### Material provided
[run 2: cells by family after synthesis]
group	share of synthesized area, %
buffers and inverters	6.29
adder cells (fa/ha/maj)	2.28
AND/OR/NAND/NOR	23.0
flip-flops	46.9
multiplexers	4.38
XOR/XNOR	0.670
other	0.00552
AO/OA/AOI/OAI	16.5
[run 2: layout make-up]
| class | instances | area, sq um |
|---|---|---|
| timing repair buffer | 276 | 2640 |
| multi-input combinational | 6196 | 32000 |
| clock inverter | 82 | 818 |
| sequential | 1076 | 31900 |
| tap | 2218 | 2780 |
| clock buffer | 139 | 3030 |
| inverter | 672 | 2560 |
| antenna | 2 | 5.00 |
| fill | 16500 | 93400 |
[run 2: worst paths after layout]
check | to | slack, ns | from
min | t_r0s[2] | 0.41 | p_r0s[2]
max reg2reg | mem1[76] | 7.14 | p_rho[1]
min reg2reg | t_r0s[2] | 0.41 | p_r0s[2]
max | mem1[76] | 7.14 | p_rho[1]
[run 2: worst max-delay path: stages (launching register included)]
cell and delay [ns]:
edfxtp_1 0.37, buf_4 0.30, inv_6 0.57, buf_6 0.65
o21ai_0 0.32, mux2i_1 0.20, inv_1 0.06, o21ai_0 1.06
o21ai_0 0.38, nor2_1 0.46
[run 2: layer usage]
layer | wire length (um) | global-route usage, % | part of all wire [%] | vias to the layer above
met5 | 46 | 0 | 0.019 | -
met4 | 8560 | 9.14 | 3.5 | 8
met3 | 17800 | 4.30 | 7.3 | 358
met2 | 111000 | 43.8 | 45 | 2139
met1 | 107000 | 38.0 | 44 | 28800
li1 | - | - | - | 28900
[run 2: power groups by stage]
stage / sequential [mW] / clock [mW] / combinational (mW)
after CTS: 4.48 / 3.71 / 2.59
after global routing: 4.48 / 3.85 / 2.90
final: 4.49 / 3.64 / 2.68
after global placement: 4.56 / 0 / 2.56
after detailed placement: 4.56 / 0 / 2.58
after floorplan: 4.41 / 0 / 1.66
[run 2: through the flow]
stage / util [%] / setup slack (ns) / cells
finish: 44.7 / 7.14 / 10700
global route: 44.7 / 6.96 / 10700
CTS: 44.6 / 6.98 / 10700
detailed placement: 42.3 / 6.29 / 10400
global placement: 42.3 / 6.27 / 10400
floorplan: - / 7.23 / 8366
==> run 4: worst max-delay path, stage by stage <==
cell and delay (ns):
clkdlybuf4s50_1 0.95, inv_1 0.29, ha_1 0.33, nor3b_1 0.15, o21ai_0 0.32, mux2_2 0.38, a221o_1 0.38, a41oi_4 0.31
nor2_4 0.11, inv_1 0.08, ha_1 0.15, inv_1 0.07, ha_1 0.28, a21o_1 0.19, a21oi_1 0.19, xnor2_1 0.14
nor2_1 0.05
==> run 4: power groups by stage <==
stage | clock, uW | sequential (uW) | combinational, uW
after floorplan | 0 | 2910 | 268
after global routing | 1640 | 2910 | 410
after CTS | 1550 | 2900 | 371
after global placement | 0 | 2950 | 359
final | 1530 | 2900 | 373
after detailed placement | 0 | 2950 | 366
This is an optimization exercise on Yosys and OpenROAD, whose aim is small area, not a production implementation.
Only simulation tests tie the RTL to the original design; equivalence was not proved.
No driver is modelled on the clock port, so clocking that relies on it looks cheaper here than on a real chip.
Power figures rest on the tool's default switching activity, not on a simulated workload.

`flow/config.mk`:
```
export PLATFORM = sky130hd
export DESIGN_NAME = mc3_engine
export DESIGN_NICKNAME = mc3_engine
export VERILOG_FILES = /design/flow/design.v
export SDC_FILE = /design/flow/constraint.sdc
export NUM_CORES = 4
export LEC_CHECK = 0
export CAP_MARGIN = 20
export CORE_MARGIN = 2
export CORE_UTILIZATION = 40
export SLEW_MARGIN = 20
```
`flow/constraint.sdc`:
```
create_clock -name core_clock -period 8.0 [get_ports {clk}]
set_input_delay 1.6000 -clock core_clock [delete_from_list [all_inputs] [get_ports {clk}]]
set_output_delay 1.6000 -clock core_clock [all_outputs]
set_load 0.01 [all_outputs]
```
`flow/design.v`:
```
module mc3_engine (
    input  wire        clk,
    input  wire        rst,           
    input  wire        start,         
    input  wire [15:0] prog_len,      
    output wire [15:0] prog_addr,
    input  wire [7:0]  prog_rdata,
    output reg         mem_en,
    output reg         mem_we,
    output wire [24:0] mem_addr,
    output wire [23:0] mem_wdata,
    input  wire [23:0] mem_rdata,
    output wire        done,
    output wire [1:0]  fault,
    output wire [15:0] pc,
    output wire [24:0] mem_len
);
    localparam [1:0] OC_LC = 2'd0, OC_LM = 2'd1, OC_ST = 2'd2, OC_SQ = 2'd3;
    localparam [3:0] S_D0 = 4'b0000, S_D1 = 4'b0001, S_D2 = 4'b0010, S_RST = 4'b0011,
                     S_F1 = 4'b0100, S_Z = 4'b0101;
    reg [24:0] q1, q2, q3;
    reg [15:0] pc_r;
    reg [24:0] mlen_r;
    reg [3:0]  st;
    wire       f0 = (st == S_Z);    
    wire [1:0] oc = st[1:0];
    reg [1:0]  ph;
    reg [4:0]  cnt;
    assign mem_addr = q1;
    assign done     = !st[3] && !st[2] && !(st[1] && st[0]);
    assign fault    = st[1:0];
    assign pc       = pc_r;
    assign mem_len  = mlen_r;
    reg  [3:0] f;
    reg  [16:0] pa;
    reg         pa_ge;
    reg         pa_c;
    integer     i;
    always @(*) begin
        pa_c = 1'b0;
        for (i = 0; i < 16; i = i + 1) begin
            if (i < 4) begin
                pa[i] = pc_r[i] ^ f[i] ^ pa_c;
                pa_c  = (pc_r[i] & f[i]) | (pa_c & (pc_r[i] ^ f[i]));
            end else begin
                pa[i] = pc_r[i] ^ pa_c;
                pa_c  = pc_r[i] & pa_c;
            end
        end
        pa[16] = pa_c;
        pa_ge = 1'b1;
        for (i = 0; i < 16; i = i + 1)
            pa_ge = prog_len[i] ? (pa[i] & pa_ge) : (pa[i] | pa_ge);
        pa_ge = pa_ge | pa[16];
    end
    assign prog_addr = pa[15:0];
    wire mclr = f0 && (cnt[1:0] == 2'd2) && (ph == 2'd1);    
    wire in_tr = (st[3:2] == 2'b10);
    wire in_ex = (st[3:2] == 2'b11);
    wire load = in_ex && (cnt[4:2] == 3'd0) && (cnt[1:0] != 2'd3);
    always @(*) begin
        f = 4'd0;
        if (in_tr)
            case (oc)                         
                OC_LC: f = 4'd5;
                OC_ST: f = 4'd4;
                default: f = 4'd8;
            endcase
        else if (in_ex) begin
            if (load) begin
                case (ph)
                    2'd0: f = ((oc == OC_SQ) ? 4'd8 : 4'd5) - {2'd0, cnt[1:0]};
                    2'd1: f = 4'd8 - {2'd0, cnt[1:0]};
                    default: f = 4'd2 - {2'd0, cnt[1:0]};
                endcase
            end else begin                  
                case (oc)
                    OC_LC: f = 4'd6;
                    OC_ST: f = 4'd5;
                    default: f = 4'd9;
                endcase
            end
        end
    end
    reg       op_ok;
    reg [1:0] op_c;
    always @(*) begin
        op_ok = 1'b1;
        op_c  = OC_LC;
        case (prog_rdata)
            8'd28: op_c = OC_LC;
            8'd24: op_c = OC_LM;
            8'd17: op_c = OC_ST;
            8'd19: op_c = OC_SQ;
            default: op_ok = 1'b0;
        endcase
    end
    reg [1:0] sq_bits;
    always @(*) begin
        case (cnt[3:0])
            4'd3:  sq_bits = mem_rdata[23:22];
            4'd4:  sq_bits = mem_rdata[21:20];
            4'd5:  sq_bits = mem_rdata[19:18];
            4'd6:  sq_bits = mem_rdata[17:16];
            4'd7:  sq_bits = mem_rdata[15:14];
            4'd8:  sq_bits = mem_rdata[13:12];
            4'd9:  sq_bits = mem_rdata[11:10];
            4'd10: sq_bits = mem_rdata[9:8];
            4'd11: sq_bits = mem_rdata[7:6];
            4'd12: sq_bits = mem_rdata[5:4];
            4'd13: sq_bits = mem_rdata[3:2];
            default: sq_bits = mem_rdata[1:0];
        endcase
    end
    wire [13:0] sq_rem_sh = {q3[23:12], sq_bits};
    wire [13:0] sq_trial  = {q3[11:0], 2'b01};
    reg  [13:0] sq_diff;
    reg         sq_ge;
    integer     j;
    always @(*) begin
        sq_ge = 1'b1;
        for (j = 0; j < 14; j = j + 1) begin
            sq_diff[j] = sq_rem_sh[j] ^ ~sq_trial[j] ^ sq_ge;
            sq_ge      = (sq_rem_sh[j] & ~sq_trial[j]) | (sq_ge & (sq_rem_sh[j] ^ ~sq_trial[j]));
        end
    end
    wire [11:0] sq_rem_n  = sq_ge ? sq_diff[11:0] : sq_rem_sh[11:0];
    wire [24:0] sq_next   = {q3[24], sq_rem_n, q3[10:0], sq_ge};
    wire k_end = &q1[23:0];       
    wire p0 = (ph == 2'd0), p1 = (ph == 2'd1), p2 = (ph == 2'd2);
    wire c3 = (cnt == 5'd3), c4 = (cnt == 5'd4), c5 = (cnt == 5'd5);
    wire c14 = (cnt == 5'd14), c15 = (cnt == 5'd15), c16 = (cnt == 5'd16);
    reg  acc_d1, acc_d2, acc_d3;
    reg  track, kinc, sqstep, fin, wsel_rd, wmask, hold;
    wire inc = acc_d2 | kinc;
    wire upd = acc_d3;
    always @(*) begin
        mem_en  = 1'b0;
        mem_we  = 1'b0;
        track   = 1'b1;
        kinc    = 1'b0;
        sqstep  = 1'b0;
        fin     = 1'b0;
        wsel_rd = 1'b0;
        wmask   = 1'b0;
        hold    = 1'b0;
        if (in_ex && !load) begin
            case (oc)
                OC_LC: begin
                    if (c3 && p1) begin mem_en = 1'b1; mem_we = 1'b1; end
                    if (c4 && p1) fin = 1'b1;
                end
                OC_ST: begin
                    if (c3 && p1) mem_en = 1'b1;
                    if (c3 && p2) begin mem_en = 1'b1; mem_we = 1'b1; wsel_rd = 1'b1; end
                    if (c4 && p2) fin = 1'b1;
                end
                OC_SQ: begin
                    if (c15) begin
                        if (p2) begin mem_en = 1'b1; mem_we = 1'b1; wmask = 1'b1; end
                    end else if (c16) begin
                        if (p2) fin = 1'b1;
                    end else begin
                        if (p1) begin mem_en = 1'b1; track = c14; end
                        if (p2) sqstep = 1'b1;
                    end
                end
                default: begin   
                    if (c3) begin
                        if (p2) begin fin = k_end; end
                    end else if (c4) begin
                        if (p0) mem_en = 1'b1;
                        if (p1) begin
                            mem_en = 1'b1; mem_we = 1'b1; wsel_rd = 1'b1; kinc = 1'b1;
                        end
                        if (p2) hold = !k_end;
                    end else begin
                        if (p1) fin = 1'b1;
                    end
                end
            endcase
        end
    end
    assign mem_wdata = wsel_rd ? mem_rdata : {q3[23:12] & {12{~wmask}}, q3[11:0]};
    wire       bmask = f0 || (ph == 2'd0 && cnt[1:0] == 2'd0) ||
                       (ph == 2'd1 && cnt[1:0] == 2'd0 && oc == OC_ST) ||
                       (ph == 2'd2 && oc == OC_SQ);
    wire       binv  = (ph == 2'd1) && (oc == OC_LM);
    wire [7:0] bval  = bmask ? 8'd0 : (prog_rdata ^ {8{binv}});
    reg [24:0] q_inc;
    reg        q_c;
    reg        m_gt;
    integer    k;
    always @(*) begin
        q_c = inc;
        for (k = 0; k < 25; k = k + 1) begin
            q_inc[k] = q3[k] ^ q_c;
            q_c      = q3[k] & q_c;
        end
        m_gt = 1'b0;
        for (k = 0; k < 25; k = k + 1)
            m_gt = mlen_r[k] ? (q1[k] & m_gt) : (q1[k] | m_gt);
    end
    always @(posedge clk) begin
        acc_d1 <= !rst && mem_en && track;
        acc_d2 <= !rst && acc_d1;
        acc_d3 <= !rst && acc_d2;
        if (load || f0)
            q1 <= {1'b0, q3[15:0], bval};
        else if (sqstep)
            q1 <= sq_next;
        else
            q1 <= q_inc;
        q2 <= q1;
        q3 <= q2;
    end
    always @(posedge clk) begin
        if (rst) begin
            st <= S_RST;
        end else begin
            if ((upd && m_gt) || mclr)
                mlen_r <= q1;
            if (in_tr) begin
                ph  <= 2'd0;
                cnt <= 5'd0;
                st  <= pa_ge ? S_D2 : {2'b11, oc};
            end else if (in_ex) begin
                ph  <= (ph == 2'd2) ? 2'd0 : ph + 2'd1;
                if (ph == 2'd2 && !hold)
                    cnt <= cnt + 5'd1;
                if (fin) begin
                    pc_r <= pa[15:0];
                    st   <= pa_ge ? S_D0 : S_F1;
                end
            end else if (st == S_Z) begin
                ph  <= (ph == 2'd2) ? 2'd0 : ph + 2'd1;
                if (ph == 2'd2)
                    cnt <= cnt + 5'd1;
                if (mclr)
                    st <= pa_ge ? S_D0 : S_F1;
            end else if (st == S_F1) begin
                st <= op_ok ? {2'b10, op_c} : S_D1;
            end else if (start) begin         
                pc_r <= 16'd0;
                ph   <= 2'd0;
                cnt  <= 5'd0;
                st   <= S_Z;
            end
        end
    end
endmodule
```
`flow/flow/run.sh`:
```
#!/bin/bash
# The standard layout (standard.sh) with three changes:
#  - synthesis maps the logic with an area-oriented ABC script (synth_area.tcl)
#  - port buffers use the smallest buffer cell
#  - the clock tree has no dummy balancing loads, clkbuf_4 leaves, and
#    leaves with more than 10 sinks upsized to clkbuf_8 (post_cts.tcl)
set -euo pipefail
export FLOW_SYNTH_TCL="$PWD/synth_recipe.tcl"
export AREA_ABC_SCRIPT="$PWD/flow/area.abc"
export CTS_UPSIZE_FANOUT=10
bash standard.sh \
  "SYNTH_SCRIPT=$PWD/flow/synth_area.tcl" \
  "BUFFER_PORTS_ARGS=-buffer_cell sky130_fd_sc_hd__buf_1" \
  "CTS_ARGS=-sink_clustering_enable -repair_clock_nets -dont_use_dummy_load -root_buf sky130_fd_sc_hd__clkbuf_16 -buf_list sky130_fd_sc_hd__clkbuf_4" \
  "POST_CTS_TCL=$PWD/flow/post_cts.tcl" \
  finish > flow_standard.log 2>&1
```
`flow/flow/area.abc`:
```
strash
ifraig
scorr
dc2
strash
&get -n
&deepsyn -J 1000
&put
strash
&get -n
&dch -f
&nf -a
&put
mfs2
strash
&get -n
&dch -f
&nf -a
&put
topo
```
`flow/flow/post_cts.tcl`:
```
# Upsize the clock-tree leaf buffers that drive the most sinks (clkbuf_4 ->
# clkbuf_8), so that their flip-flops' clock slew stays well under the limit,
# then legalise the placement again.
set block [ord::get_db_block]
set n 0
foreach inst [$block getInsts] {
  if {[[$inst getMaster] getName] ne "sky130_fd_sc_hd__clkbuf_4"} { continue }
  set fo 0
  foreach it [$inst getITerms] {
    if {[$it isOutputSignal] || [[$it getMTerm] getName] eq "X"} {
      set net [$it getNet]
      if {$net ne "NULL"} { set fo [expr {[llength [$net getITerms]] - 1}] }
    }
  }
  if {$fo > $::env(CTS_UPSIZE_FANOUT)} {
    replace_cell [$inst getName] sky130_fd_sc_hd__clkbuf_8
    incr n
  }
}
puts "post_cts: upsized $n clock buffers"
detailed_placement
check_placement -verbose
```
`flow/flow/synth_area.tcl`:
```
# The standard synthesis (synth_recipe.tcl), except that the combinational
# logic is mapped with the area-oriented ABC script in area.abc instead of
# ORFS's speed script. Registers are untouched by ABC.
proc abc {args} {
  set out {}
  set skip 0
  foreach a $args {
    if {$skip} { set skip 0; continue }
    if {$a eq "-script"} { set skip 1; continue }
    lappend out $a
  }
  yosys abc -script $::env(AREA_ABC_SCRIPT) {*}$out
}
source $::env(FLOW_SYNTH_TCL)
```
`flow/standard.sh`:
```
#!/bin/bash
# synth_recipe.tcl (not shown) runs the flow's synth.tcl, then flattens the netlist and writes it again
# the make line also repeats each setting of config.mk as NAME=value (left out here)
make -C /OpenROAD-flow-scripts/flow DESIGN_CONFIG=/design/flow/config.mk WORK_HOME=/design/flow/orfs CLKGATE_MAP_FILE= SYNTH_SCRIPT=/design/flow/synth_recipe.tcl "${@:-finish}"
```
==> metrics.cfg <==
[outcome]
status=no timing/DRC/antenna violations

[sta]
final.min_clock_period_ps=7330
maxSlewHeadroom_pct=28.6
fmax_mhz=136
finalSetupViolations=0
rsz0062_at_grt=no
hold_violations=0
worst_pin_slew_ps=1060
slew_viol_final=0
fin_hold_ws_ps=304
finClkSkew_ps=43.9
fin_crit_sh_pct=91.7
tns_ps=0

[synth]
ys.warnings.count=1
yosysSeqAreaShare_pct=49.4
synth_edf_count=48
yosysTopAreaCellShare_pct=26.3
synth_ff_type=dfxtp_1
synth_area_per_cell_um2=10.4
yosysTopAreaCell=dfxtp_1
ys_seq_elements=130
synthDistinctLibCells=47
synthTopCellsByArea=dfxtp_1, edfxtp_1, ha_1
synth-async-reset-ratio_pct=0
syn_area_um2=6240
synth_nets=712
synthCells=600

[floorplan]
fp.dieH_um=129
die-area_um2=16600
die_w_um=129
core_region_area_um2=15200
placementRows=45
ioPinCount=162
initial_core_util_pct=41.0

[cells_and_area]
final_core_util_pct=47.8
final_nets=896
syn2layout_area_growth_pct=16.6
layout-drive-gt1-share_pct=3.07
antenna_cells=0

[drt]
drc=0
drt_iter0_drc=327
ant_nets=0
routed_wl_um=18100
vias=5373
wl_per_cell_um=18.6
avgViaCountPerCell=5.54
dr.pass1.iters=5

[worst_setup_path]
rr_worst_depth=24
r2r_start=cnt[0]$_SDFFCE_PP0P_
critPathCaptureType=output port
ff2ff_setup_slack_ps=930
cp-startpoint=cnt[2]$_SDFFCE_PP0P_
cp.arrival_ps=5730
path_max_fanout=12
crit_path_start_kind=flop
criticalPathCategory=flop to output port
required_ps=6400

[cts]
cts_tree=done
clk_pin_slew_ps=100
clkLatencyLatePin_ps=370
clock_sinks=130

[hold_path]
hp-start=q2[10]$_DFF_P_
hp-class=flop to flop
holdPathStages=0

[power]
power.density_nw_per_um2=207
leakage_nw=2.70
ir_worst_vdd_uv=91.4

[global_route]
overflow=0
antenna_found_initial=0
grt_max_degree=28
grt_pass1_wl_um=28200
grt_pass1_vias=5352
grt_usage_pct=22.2

[placed_design]
dpl.hpwl_um=13900
port_buffers=161
place_congestion=0.923

[job]
maxCapViolations=0

## where the power goes
part	internal, mW	leakage [nW]	switching, mW
Combinational	0.126	1.48	0.174
Sequential	0.772	1.13	0.101
Clock	0.132	0.0937	0.199
Total	1.03	2.70	0.474
## layer usage
layer | part of all wire, % | global-route usage [%] | up-vias
met2 | 45 | 33.9 | 208
met5 | 0 | 0 | -
met3 | 6.5 | 4.91 | 25
met4 | 2.1 | 9.72 | 0
met1 | 46 | 30.4 | 2559
li1 | - | - | 2581
## final timing paths
| kind | endpoint |
|---|---|
| setup / recovery | prog_addr[15] |
| hold / removal | q3[10]$_DFF_P_ |
| setup reg to reg | q1[18]$_DFF_P_ |
| hold reg to reg | q3[10]$_DFF_P_ |
## cell usage in the layout (no fill, tap or decap), types with 13 or more instances in the layout
master / count
nor3_1: 14
nand2_1: 45
nand3_1: 17
o21ai_0: 19
nor2_1: 59
ha_1: 48
nor2b_1: 13
o22ai_1: 27
dfxtp_1: 82
a21oi_1: 26
clkbuf_4: 13
clkinv_1: 60
fa_1: 13
edfxtp_1: 48
buf_1: 161
## registers in the layout, indices dropped and copies added (netlist names)
| signal | cells |
|---|---|
| mlen_r | 25 |
| acc_d1 | 1 |
| st | 4 |
| acc_d3 | 1 |
| cnt | 5 |
| q3 | 25 |
| ph | 2 |
| acc_d2 | 1 |
| q1 | 25 |
| pc_r | 16 |
| q2 | 25 |
## cells in the mapped netlist (3+ instances only)
| cell | number |
|---|---|
| a2bb2oi_1 | 3 |
| nand2b_1 | 10 |
| fa_1 | 13 |
| a222oi_1 | 5 |
| a221oi_1 | 7 |
| clkinv_1 | 60 |
| a21oi_1 | 27 |
| nor3_1 | 14 |
| a221o_1 | 8 |
| nor2b_1 | 13 |
| and3_1 | 9 |
| a31oi_1 | 3 |
| o2bb2ai_1 | 3 |
| a22o_1 | 12 |
| a211oi_1 | 8 |
| a22oi_1 | 8 |
| nand4_1 | 8 |
| ha_1 | 48 |
| o21ai_0 | 19 |
| nor2_1 | 59 |
| mux2_1 | 9 |
| o221ai_1 | 6 |
| dfxtp_1 | 82 |
| nand3_1 | 17 |
| edfxtp_1 | 48 |
| nand2_1 | 45 |
| o22ai_1 | 27 |
## per-stage QoR
step           cells  setup slack, ps  power (mW)  instance area, µm²
6_report         970              668        1.50                7270
5_1_grt          970              299        1.59                7270
3_5_place_dp     953              613        1.19                7110
3_3_place_gp     953              726        1.18                7110
2_1_floorplan    600             1120        1.04                6240
## critical path, stage by stage (launching register included)
cell and delay, ps:
edfxtp_1 620, nor2_1 310, nand2_1 200, nor2_1 200, nor2_1 170, mux2i_1 200
o311ai_0 150, ha_1 210, clkinv_1 50, fa_1 160, fa_1 170, clkinv_1 70
fa_1 360, ha_1 190, ha_1 180, ha_1 190, ha_1 180, ha_1 180
ha_1 180, ha_1 180, ha_1 190, ha_1 190, ha_1 200, ha_1 180
ha_1 300, buf_1 150
## cell families (layout without fill, tap and decap cells)
kind of cell	Yosys count	count (layout)	synth area share, %
XOR/XNOR	3	3	0.421
multiplexers	10	10	1.79
buffers and inverters	62	244	3.85
adder cells (fa/ha/maj)	62	62	14.0
AND/OR/NAND/NOR	182	182	13.5
flip-flops	130	130	49.4
AO/OA/AOI/OAI	151	151	17.0
## layout make-up
class / count / area, µm²
clock buffer: 17 / 164
fill: 1515 / 7930
inverter: 60 / 225
multi-input combinational: 408 / 2920
sequential: 130 / 3080
tap: 188 / 235
timing repair buffer: 167 / 649

## what the ideal ports hide
In the flow no input, the clock included, has a driving cell. The finished layout below was timed again as built, in two steps.
Step 1 (the two cells are an assumption about what drives the block):
set clk [get_ports {clk}]
set_driving_cell -lib_cell sky130_fd_sc_hd__clkbuf_16 $clk
set_driving_cell -lib_cell sky130_fd_sc_hd__buf_2 [delete_from_list [all_inputs] $clk]
Step 2 moves the port delays by t, midway between the first and last clock arrival at a register: inputs arrive t later, outputs are due t later. That takes back most of the time a late clock gives input paths.
Three values: ideal, step 1, step 2; two values: the first two.
shift t [ns]: 0.385
setup slack, ns: 0.668 / 0.627 / 0.460
cell pins on the clock port's net: 1
After both steps this run still meets setup and hold. The setup slack of this run moves by -0.041 ns with the drivers and by -0.208 ns with both steps.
######
### Your assignment
Would you output, from the records above, exactly the run of lines that starts at the line containing "li1 | - | - | - | 28900" and ends at the line containing "final | 1530 | 2900 | 373", and only that run?

### Solution to the problem
li1 | - | - | - | 28900
[run 2: power groups by stage]
stage / sequential [mW] / clock [mW] / combinational (mW)
after CTS: 4.48 / 3.71 / 2.59
after global routing: 4.48 / 3.85 / 2.90
final: 4.49 / 3.64 / 2.68
after global placement: 4.56 / 0 / 2.56
after detailed placement: 4.56 / 0 / 2.58
after floorplan: 4.41 / 0 / 1.66
[run 2: through the flow]
stage / util [%] / setup slack (ns) / cells
finish: 44.7 / 7.14 / 10700
global route: 44.7 / 6.96 / 10700
CTS: 44.6 / 6.98 / 10700
detailed placement: 42.3 / 6.29 / 10400
global placement: 42.3 / 6.27 / 10400
floorplan: - / 7.23 / 8366
==> run 4: worst max-delay path, stage by stage <==
cell and delay (ns):
clkdlybuf4s50_1 0.95, inv_1 0.29, ha_1 0.33, nor3b_1 0.15, o21ai_0 0.32, mux2_2 0.38, a221o_1 0.38, a41oi_4 0.31
nor2_4 0.11, inv_1 0.08, ha_1 0.15, inv_1 0.07, ha_1 0.28, a21o_1 0.19, a21oi_1 0.19, xnor2_1 0.14
nor2_1 0.05
==> run 4: power groups by stage <==
stage | clock, uW | sequential (uW) | combinational, uW
after floorplan | 0 | 2910 | 268
after global routing | 1640 | 2910 | 410
after CTS | 1550 | 2900 | 371
after global placement | 0 | 2950 | 359
final | 1530 | 2900 | 373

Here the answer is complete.